Health and Culinary Art in Antiquity and Byzantium
The lecture is to support the
hypothesis of existence an actual connection between culinary art and dietetics in antiquity and
Byzantium by means of exemplifying the presence of the dietetic knowledge in
the literature of Antiquity and Byzantium.

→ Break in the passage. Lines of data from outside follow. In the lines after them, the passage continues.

===== config.mk =====
export PLATFORM = sky130hd
export DESIGN_NAME = reset_cause_hub
export DESIGN_NICKNAME = d
export VERILOG_FILES = /design/src/rtl/rcause_pkg.sv /design/src/rtl/rc_pin_filter.sv /design/src/rtl/rc_rst_seq.sv /design/src/rtl/rc_cause_reg.sv /design/src/rtl/reset_cause_hub.sv
export SDC_FILE = /design/constraint.sdc
export NUM_CORES = 1
export LEC_CHECK = 0
export ABC_CLOCK_PERIOD_IN_PS = 1700
export BUFFER_PORTS_ARGS = -buffer_cell sky130_fd_sc_hd__buf_2
export CORE_MARGIN = 5
export CORE_UTILIZATION = 42
export CTS_BUF_LIST = sky130_fd_sc_hd__clkbuf_4
export DETAILED_ROUTE_END_ITERATION = 8
export PLACE_DENSITY = 0.84
export SLEW_MARGIN = 20
export SYNTH_ARGS = -nofsm -noshare
export SYNTH_HDL_FRONTEND = slang
export SYNTH_SLANG_ARGS = --single-unit

===== constraint.sdc =====
create_clock -name clk -period 1.7 [get_ports clk]
set_input_delay 0.17 -clock clk [delete_from_list [all_inputs] [get_ports clk]]
set_output_delay 0.17 -clock clk [all_outputs]
set_load 0.01 [all_outputs]
## config.mk

```make
export PLATFORM = sky130hd
export DESIGN_NAME = hyp_irq_router
export DESIGN_NICKNAME = d
export VERILOG_FILES = /design/src/rtl/hirq_pkg.sv /design/src/rtl/hirq_gdeleg.sv /design/src/rtl/hirq_pick.sv /design/src/rtl/hirq_resolve.sv /design/src/rtl/hyp_irq_router.sv
export SDC_FILE = /design/constraint.sdc
export NUM_CORES = 1
export LEC_CHECK = 0
export BUFFER_PORTS_ARGS = -buffer_cell sky130_fd_sc_hd__buf_2
export CORE_MARGIN = 2
export CORE_UTILIZATION = 35
export CTS_BUF_LIST = sky130_fd_sc_hd__clkbuf_8
export DETAILED_ROUTE_END_ITERATION = 12
export GPL_ROUTABILITY_DRIVEN = 0
export PLACE_DENSITY = 0.79
export SYNTH_ARGS = -nofsm -noshare
export SYNTH_HDL_FRONTEND = slang
export SYNTH_HIERARCHICAL = 1
export SYNTH_SLANG_ARGS = --single-unit
```

## constraint.sdc

```tcl
create_clock -name clk -period 2 [get_ports clk]
set_input_delay 0.3 -clock clk [delete_from_list [all_inputs] [get_ports clk]]
set_output_delay 0.3 -clock clk [all_outputs]
set_load 0.02 [all_outputs]
```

The existence of this connection has been observed and
proved by the author of the lecture in his publications over the past decade
but especially in his study in fish and fish products in late Antiquity and
early Byzantium (Ryby i ich
znaczenie w życiu codziennym ludzi późnego antyku i wczesnego Bizancjum
(III–VII w.) [The importance of fish in the everyday life of the people of late
Antiquity and early Byzantium [III-VII c.], Łódź 2005) and in the recently composed chapter on
Constantinopolitan nutritional patterns (Smaki
Konstantynopola [Flavours of Constantinople], [in:] Konstantynopol. Miasto i ludzie w okresie
wczesnobizanyńskim [Constantinople.
The city and its ihabitants in the early Byzantine period], eds. M. J. Leszka, T. Wolińska,
Warszawa 2011, p. 471-575). However, analogous
methodological remarks were made (independently and regardless of the
applicant’s own research) by Andrew Dalby (Flavours of Byzantium, Blackawton, Totnes, Devon 2003)

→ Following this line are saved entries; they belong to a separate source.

<file path="src/rtl/ldst_pkg.sv">
package ldst_pkg;
  typedef enum logic [1:0] {AM_BASE = 2'd0, AM_IMM = 2'd1, AM_IDX = 2'd2} amode_e;
  typedef enum logic [1:0] {SZ_BYTE = 2'd0, SZ_HALF = 2'd1, SZ_WORD = 2'd2} asize_e;
  typedef enum logic [1:0] {ST_IDLE, ST_ISSUE, ST_WAIT, ST_DONE} fsm_e;
endpackage

</file>
<file path="src/rtl/ldst_ea_calc.sv">
module ldst_ea_calc #(
  parameter int ADDR_W = 32,
  parameter int IMM_W  = 16,
  parameter int RIDX_W = 5
) (
  input  ldst_pkg::amode_e    mode_i,
  input  logic [RIDX_W-1:0]   base_idx_i,
  input  logic [ADDR_W-1:0]   base_val_i,
  input  logic [IMM_W-1:0]    imm_i,
  input  logic [ADDR_W-1:0]   index_val_i,
  output logic [ADDR_W-1:0]   ea_o,
  output logic                base_zero_o
);
  import ldst_pkg::*;

  logic [ADDR_W-1:0] base_eff, offs;

  assign base_zero_o = (base_idx_i == '0);
  assign base_eff    = base_zero_o ? '0 : base_val_i;

  always_comb begin
    unique case (mode_i)
      AM_IMM:  offs = {{(ADDR_W-IMM_W){imm_i[IMM_W-1]}}, imm_i};
      AM_IDX:  offs = index_val_i;
      default: offs = '0;
    endcase
  end

  assign ea_o = base_eff + offs;
endmodule

</file>
<file path="src/rtl/ldst_lane_fmt.sv">
module ldst_lane_fmt #(
  parameter int DATA_W = 32,
  localparam int NB     = DATA_W / 8,
  localparam int NH     = NB / 2,
  localparam int LANE_W = $clog2(NB),
  localparam int SH_W   = $clog2(DATA_W)
) (
  input  ldst_pkg::asize_e    size_i,
  input  logic                sext_i,
  input  logic [LANE_W-1:0]   lane_i,
  input  logic [DATA_W-1:0]   rdata_i,
  input  logic [DATA_W-1:0]   wdata_i,
  output logic [DATA_W-1:0]   ld_data_o,
  output logic [DATA_W-1:0]   st_data_o,
  output logic [NB-1:0]       st_be_o
);
  import ldst_pkg::*;

  logic [LANE_W-2:0] half_lane;
  logic [SH_W-1:0]   b_sh, h_sh;
  logic [7:0]        byte_v;
  logic [15:0]       half_v;

  assign half_lane = lane_i[LANE_W-1:1];
  // big-endian: lane 0 sits in the top byte
  assign b_sh   = SH_W'((NB - 1 - int'(lane_i)) * 8);
  assign h_sh   = SH_W'((NH - 1 - int'(half_lane)) * 16);
  assign byte_v = 8'(rdata_i >> b_sh);
  assign half_v = 16'(rdata_i >> h_sh);

  always_comb begin
    unique case (size_i)
      SZ_BYTE: begin
        ld_data_o = {{(DATA_W-8){1'b0}}, byte_v};
        st_data_o = {NB{wdata_i[7:0]}};
        st_be_o   = {1'b1, {(NB-1){1'b0}}} >> lane_i;
      end
      SZ_HALF: begin
        ld_data_o = {{(DATA_W-16){sext_i & half_v[15]}}, half_v};
        st_data_o = {NH{wdata_i[15:0]}};
        st_be_o   = {2'b11, {(NB-2){1'b0}}} >> {half_lane, 1'b0};
      end
      default: begin
        ld_data_o = rdata_i;
        st_data_o = wdata_i;
        st_be_o   = '1;
      end
    endcase
  end
endmodule

</file>
<file path="src/rtl/ldst_agu_unit.sv">
module ldst_agu_unit #(
  parameter int ADDR_W = 32,
  parameter int DATA_W = 32,
  parameter int RIDX_W = 5,
  parameter int IMM_W  = 16,
  localparam int NB     = DATA_W / 8,
  localparam int LANE_W = $clog2(NB)
) (
  input  logic              clk_i,
  input  logic              rst_ni,
  input  logic              req_valid_i,
  input  logic              req_store_i,
  input  logic [1:0]        req_mode_i,
  input  logic              req_update_i,
  input  logic [1:0]        req_size_i,
  input  logic              req_sext_i,
  input  logic [RIDX_W-1:0] base_idx_i,
  input  logic [ADDR_W-1:0] base_val_i,
  input  logic [IMM_W-1:0]  imm_i,
  input  logic [ADDR_W-1:0] index_val_i,
  input  logic [DATA_W-1:0] store_data_i,
  output logic              mem_req_o,
  output logic              mem_we_o,
  output logic [ADDR_W-1:0] mem_addr_o,
  output logic [NB-1:0]     mem_be_o,
  output logic [DATA_W-1:0] mem_wdata_o,
  input  logic              mem_rvalid_i,
  input  logic [DATA_W-1:0] mem_rdata_i,
  output logic              done_o,
  output logic              ld_we_o,
  output logic [DATA_W-1:0] ld_data_o,
  output logic              base_we_o,
  output logic [RIDX_W-1:0] base_wb_idx_o,
  output logic [ADDR_W-1:0] base_wb_val_o,
  output logic              invalid_o
);
  import ldst_pkg::*;

  fsm_e              state_q;
  logic [ADDR_W-1:0] ea_d, ea_q;
  logic              bzero_d, bzero_q;
  logic              store_q, upd_q, sext_q;
  asize_e            size_q;
  logic [RIDX_W-1:0] bidx_q;
  logic [DATA_W-1:0] wdata_q, ld_q, ld_fmt, st_fmt;
  logic [NB-1:0]     st_be;
  logic              accept;

  ldst_ea_calc #(.ADDR_W(ADDR_W), .IMM_W(IMM_W), .RIDX_W(RIDX_W)) u_ea (
    .mode_i      (amode_e'(req_mode_i)),
    .base_idx_i  (base_idx_i),
    .base_val_i  (base_val_i),
    .imm_i       (imm_i),
    .index_val_i (index_val_i),
    .ea_o        (ea_d),
    .base_zero_o (bzero_d)
  );

  ldst_lane_fmt #(.DATA_W(DATA_W)) u_fmt (
    .size_i    (size_q),
    .sext_i    (sext_q),
    .lane_i    (ea_q[LANE_W-1:0]),
    .rdata_i   (mem_rdata_i),
    .wdata_i   (wdata_q),
    .ld_data_o (ld_fmt),
    .st_data_o (st_fmt),
    .st_be_o   (st_be)
  );

  assign accept = (state_q == ST_IDLE) && req_valid_i;

  always_ff @(posedge clk_i or negedge rst_ni) begin
    if (!rst_ni) begin
      state_q <= ST_IDLE;
      ea_q    <= '0;
      bzero_q <= 1'b0;
      store_q <= 1'b0;
      upd_q   <= 1'b0;
      sext_q  <= 1'b0;
      size_q  <= SZ_WORD;
      bidx_q  <= '0;
      wdata_q <= '0;
      ld_q    <= '0;
    end else begin
      unique case (state_q)
        ST_IDLE:  if (accept) state_q <= ST_ISSUE;
        ST_ISSUE: state_q <= ST_WAIT;
        ST_WAIT:  if (mem_rvalid_i) state_q <= ST_DONE;
        default:  state_q <= ST_IDLE;
      endcase
      if (accept) begin
        ea_q    <= ea_d;
        bzero_q <= bzero_d;
        store_q <= req_store_i;
        upd_q   <= req_update_i;
        sext_q  <= req_sext_i;
        size_q  <= asize_e'(req_size_i);
        bidx_q  <= base_idx_i;
        wdata_q <= store_data_i;
      end
      if (state_q == ST_WAIT && mem_rvalid_i) ld_q <= ld_fmt;
    end
  end

  assign mem_req_o     = (state_q == ST_ISSUE);
  assign mem_we_o      = mem_req_o & store_q;
  assign mem_addr_o    = ea_q;
  assign mem_be_o      = mem_req_o ? st_be : '0;
  assign mem_wdata_o   = st_fmt;

  assign done_o        = (state_q == ST_DONE);
  assign ld_we_o       = done_o & ~store_q;
  assign ld_data_o     = ld_q;
  assign base_we_o     = done_o & upd_q & ~bzero_q;
  assign invalid_o     = done_o & upd_q & bzero_q;
  assign base_wb_idx_o = bidx_q;
  assign base_wb_val_o = ea_q;

  a_r11_req_pulse: assert property (@(posedge clk_i) disable iff (!rst_ni)
    mem_req_o |=> !mem_req_o);
  a_r11_done_after_rsp: assert property (@(posedge clk_i) disable iff (!rst_ni)
    done_o |-> $past(mem_rvalid_i));
  a_r11_done_pulse: assert property (@(posedge clk_i) disable iff (!rst_ni)
    done_o |=> !done_o);
  a_r1_addr_held: assert property (@(posedge clk_i) disable iff (!rst_ni)
    (state_q == ST_WAIT) |-> $stable(mem_addr_o));
  a_r5_wb_in_done: assert property (@(posedge clk_i) disable iff (!rst_ni)
    base_we_o |-> done_o && base_wb_idx_o != '0);
  a_r6_invalid_no_wb: assert property (@(posedge clk_i) disable iff (!rst_ni)
    invalid_o |-> !base_we_o && base_wb_idx_o == '0);
  a_r10_be_shape: assert property (@(posedge clk_i) disable iff (!rst_ni)
    mem_req_o |-> ($countones(mem_be_o) == 1 || $countones(mem_be_o) == 2 ||
                   $countones(mem_be_o) == NB));
  a_r7_byte_zext: assert property (@(posedge clk_i) disable iff (!rst_ni)
    (ld_we_o && size_q == SZ_BYTE) |-> ld_data_o[DATA_W-1:8] == '0);
  a_r8_half_zext: assert property (@(posedge clk_i) disable iff (!rst_ni)
    (ld_we_o && size_q == SZ_HALF && !sext_q) |-> ld_data_o[DATA_W-1:16] == '0);
endmodule

</file>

and recently repeated in his Tastes of
Byzantium. The cuisine of a legendary empire, London–New York 2010.
The
first part of the lecture is to single out elements of dietetic knowledge/lore
present outside medical literature (first and foremost in Deipnosophists by Athenaeus of Naucratis and Geoponica). The part of the presentation is to help assess
popularization of dietetic doctrines
throughout Antiquity and early Byzantium.

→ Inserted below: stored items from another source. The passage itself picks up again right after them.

### config.mk
export PLATFORM = sky130hd
export DESIGN_NAME = cmpflag_unit
export DESIGN_NICKNAME = d
export VERILOG_FILES = /design/src/rtl/cmpflag_pkg.sv /design/src/rtl/cmpflag_int_calc.sv /design/src/rtl/cmpflag_fp_encode.sv /design/src/rtl/cmpflag_cond_eval.sv /design/src/rtl/cmpflag_unit.sv
export SDC_FILE = /design/constraint.sdc
export NUM_CORES = 1
export LEC_CHECK = 0
export BUFFER_PORTS_ARGS = -buffer_cell sky130_fd_sc_hd__clkbuf_2
export CORE_MARGIN = 2
export CORE_UTILIZATION = 41
export DETAILED_ROUTE_END_ITERATION = 10
export GPL_TIMING_DRIVEN = 0
export PLACE_DENSITY = 0.91
export SLEW_MARGIN = 30
export SYNTH_ARGS = -nofsm -noshare
export SYNTH_HDL_FRONTEND = slang
export SYNTH_SLANG_ARGS = --single-unit
### constraint.sdc
create_clock -name clk -period 3.45 [get_ports clk]
set_clock_uncertainty 0.15 [all_clocks]
set_input_delay 0.69 -clock clk [delete_from_list [all_inputs] [get_ports clk]]
set_output_delay 0.69 -clock clk [all_outputs]
set_load 0.05 [all_outputs]
### src/rtl/cmpflag_pkg.sv
package cmpflag_pkg;

  // Flag positions inside the 4-bit flag vector {N,Z,C,V}
  localparam int FL_N = 3;
  localparam int FL_Z = 2;
  localparam int FL_C = 1;
  localparam int FL_V = 0;

  localparam int NUM_COND = 12;

  typedef enum logic [3:0] {
    CC_EQ = 4'd0,  CC_NE = 4'd1,  CC_HS = 4'd2,  CC_LO = 4'd3,
    CC_MI = 4'd4,  CC_PL = 4'd5,  CC_HI = 4'd6,  CC_LS = 4'd7,
    CC_GE = 4'd8,  CC_LT = 4'd9,  CC_GT = 4'd10, CC_LE = 4'd11
  } cond_code_e;

  typedef struct packed {
    logic n;
    logic z;
    logic c;
    logic v;
  } flags_t;

endpackage

### src/rtl/cmpflag_int_calc.sv
module cmpflag_int_calc
  import cmpflag_pkg::*;
#(
  parameter int W = 32
) (
  input  logic [W-1:0] a,
  input  logic [W-1:0] b,
  output flags_t       flags
);
  localparam int MSB = W - 1;

  logic [W:0] diff;

  always_comb begin
    diff    = {1'b0, a} - {1'b0, b};
    flags.n = diff[MSB];
    flags.z = (a == b);
    flags.c = ~diff[W];
    flags.v = (a[MSB] != b[MSB]) && (diff[MSB] != a[MSB]);
  end
endmodule

### src/rtl/cmpflag_fp_encode.sv
module cmpflag_fp_encode
  import cmpflag_pkg::*;
(
  input  logic   lt,
  input  logic   eq,
  input  logic   gt,
  input  logic   un,
  input  logic   ops_ok,
  output flags_t flags,
  output logic   all_ok
);
  logic [2:0] hot_cnt;

  always_comb begin
    hot_cnt = {2'b00, lt} + {2'b00, eq} + {2'b00, gt} + {2'b00, un};
    all_ok  = ops_ok && (hot_cnt == 3'd1);
    flags.n = lt;
    flags.z = eq;
    flags.c = ~lt;
    flags.v = un;
    if (!all_ok) flags = '0;
  end
endmodule

### src/rtl/cmpflag_cond_eval.sv
module cmpflag_cond_eval
  import cmpflag_pkg::*;
(
  input  flags_t     flags,
  input  logic [3:0] flags_ok,
  input  logic [3:0] sel,
  output logic       holds,
  output logic       defined
);
  logic [3:0] need;
  logic       raw;
  logic       known_code;
  logic       nv_ne;

  always_comb begin
    nv_ne      = flags.n ^ flags.v;
    known_code = (sel < 4'(NUM_COND));
    need       = 4'b0000;
    raw        = 1'b0;
    case (sel)
      CC_EQ: begin raw = flags.z;               need[FL_Z] = 1'b1; end
      CC_NE: begin raw = ~flags.z;              need[FL_Z] = 1'b1; end
      CC_HS: begin raw = flags.c;               need[FL_C] = 1'b1; end
      CC_LO: begin raw = ~flags.c;              need[FL_C] = 1'b1; end
      CC_MI: begin raw = flags.n;               need[FL_N] = 1'b1; end
      CC_PL: begin raw = ~flags.n;              need[FL_N] = 1'b1; end
      CC_HI: begin raw = flags.c & ~flags.z;    need[FL_C] = 1'b1; need[FL_Z] = 1'b1; end
      CC_LS: begin raw = ~flags.c | flags.z;    need[FL_C] = 1'b1; need[FL_Z] = 1'b1; end
      CC_GE: begin raw = ~nv_ne;                need[FL_N] = 1'b1; need[FL_V] = 1'b1; end
      CC_LT: begin raw = nv_ne;                 need[FL_N] = 1'b1; need[FL_V] = 1'b1; end
      CC_GT: begin raw = ~nv_ne & ~flags.z;     need = 4'b1101; end
      CC_LE: begin raw = nv_ne | flags.z;       need = 4'b1101; end
      default: begin raw = 1'b0;                need = 4'b0000; end
    endcase
    defined = known_code && ((flags_ok & need) == need);
    holds   = defined && raw;
  end
endmodule
$ cat src/rtl/hsq_pkg.sv
`timescale 1ns/1ps
package hsq_pkg;

    typedef enum logic [2:0] {
        ST_LOCK    = 3'd0,
        ST_WAIT_EN = 3'd1,
        ST_EN_DLY  = 3'd2,
        ST_ARMED   = 3'd3,
        ST_LINK    = 3'd4,
        ST_FAULT   = 3'd5
    } hsq_state_e;

    typedef struct packed {
        logic idle;
        logic stop;
    } hsq_side_t;

    localparam int HSQ_SIDES = 2;

    // Transaction boundary: both quiet, or one closes with a stop while the other is quiet.
    function automatic logic hsq_safe(input hsq_side_t a, input hsq_side_t b);
        return (a.idle & b.idle) | (a.stop & b.idle) | (b.stop & a.idle);
    endfunction

endpackage

$ cat src/rtl/hsq_sync.sv
`timescale 1ns/1ps
module hsq_sync #(
    parameter int          WIDTH     = 4,
    parameter int          STAGES    = 2,
    parameter logic [WIDTH-1:0] RESET_VAL = '1
) (
    input  logic             clk,
    input  logic             rst_n,
    input  logic [WIDTH-1:0] din,
    output logic [WIDTH-1:0] dout
);

    logic [WIDTH-1:0] stg_d [STAGES];
    logic [WIDTH-1:0] stg_q [STAGES];

    always_comb begin
        stg_d[0] = din;
        for (int i = 1; i < STAGES; i++) begin
            stg_d[i] = stg_q[i-1];
        end
    end

    always_ff @(posedge clk or negedge rst_n) begin
        if (!rst_n) begin
            for (int i = 0; i < STAGES; i++) begin
                stg_q[i] <= RESET_VAL;
            end
        end else begin
            for (int i = 0; i < STAGES; i++) begin
                stg_q[i] <= stg_d[i];
            end
        end
    end

    assign dout = stg_q[STAGES-1];

endmodule

$ cat src/rtl/hsq_side_mon.sv
`timescale 1ns/1ps
module hsq_side_mon
    import hsq_pkg::*;
#(
    parameter int IDLE_CYCLES = 19000
) (
    input  logic      clk,
    input  logic      rst_n,
    input  logic      clr,
    input  logic      scl,
    input  logic      sda,
    output hsq_side_t flags
);

    localparam int CW = $clog2(IDLE_CYCLES + 1);
    localparam logic [CW-1:0] IDLE_LIM = CW'(IDLE_CYCLES);

    typedef struct packed {
        logic          scl_p;
        logic          sda_p;
        logic [CW-1:0] cnt;
    } mon_t;

    mon_t mon_d, mon_q;

    always_comb begin
        mon_d       = mon_q;
        mon_d.scl_p = scl;
        mon_d.sda_p = sda;
        if (clr || !(scl && sda)) begin
            mon_d.cnt = '0;
        end else if (mon_q.cnt != IDLE_LIM) begin
            mon_d.cnt = mon_q.cnt + 1'b1;
        end
    end

    always_ff @(posedge clk or negedge rst_n) begin
        if (!rst_n) begin
            mon_q <= '{scl_p: 1'b1, sda_p: 1'b1, cnt: '0};
        end else begin
            mon_q <= mon_d;
        end
    end

    assign flags.idle = !clr && (mon_q.cnt == IDLE_LIM);
    assign flags.stop = !clr && scl && mon_q.scl_p && sda && !mon_q.sda_p;

endmodule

Subsequently, the lecture will analyze select recipes
taken from De coquinaria (i.e. the
recipes for sauces [oxyporum, oxygarum digesti bile, oenogarum], flavoured salts, sales
conditi, spiced wine, conditum
paradoxum, honey wine, conditum
melizomum viatorum, Roman absinth, absintium
Romanum, rose wine, rosatum,
vegetable purée, pulmentarium, the soups called tisana vel sucus and tisana
barrica, and finally the commentary on nettles) and show their analogies to
the doctrines present in medical writings.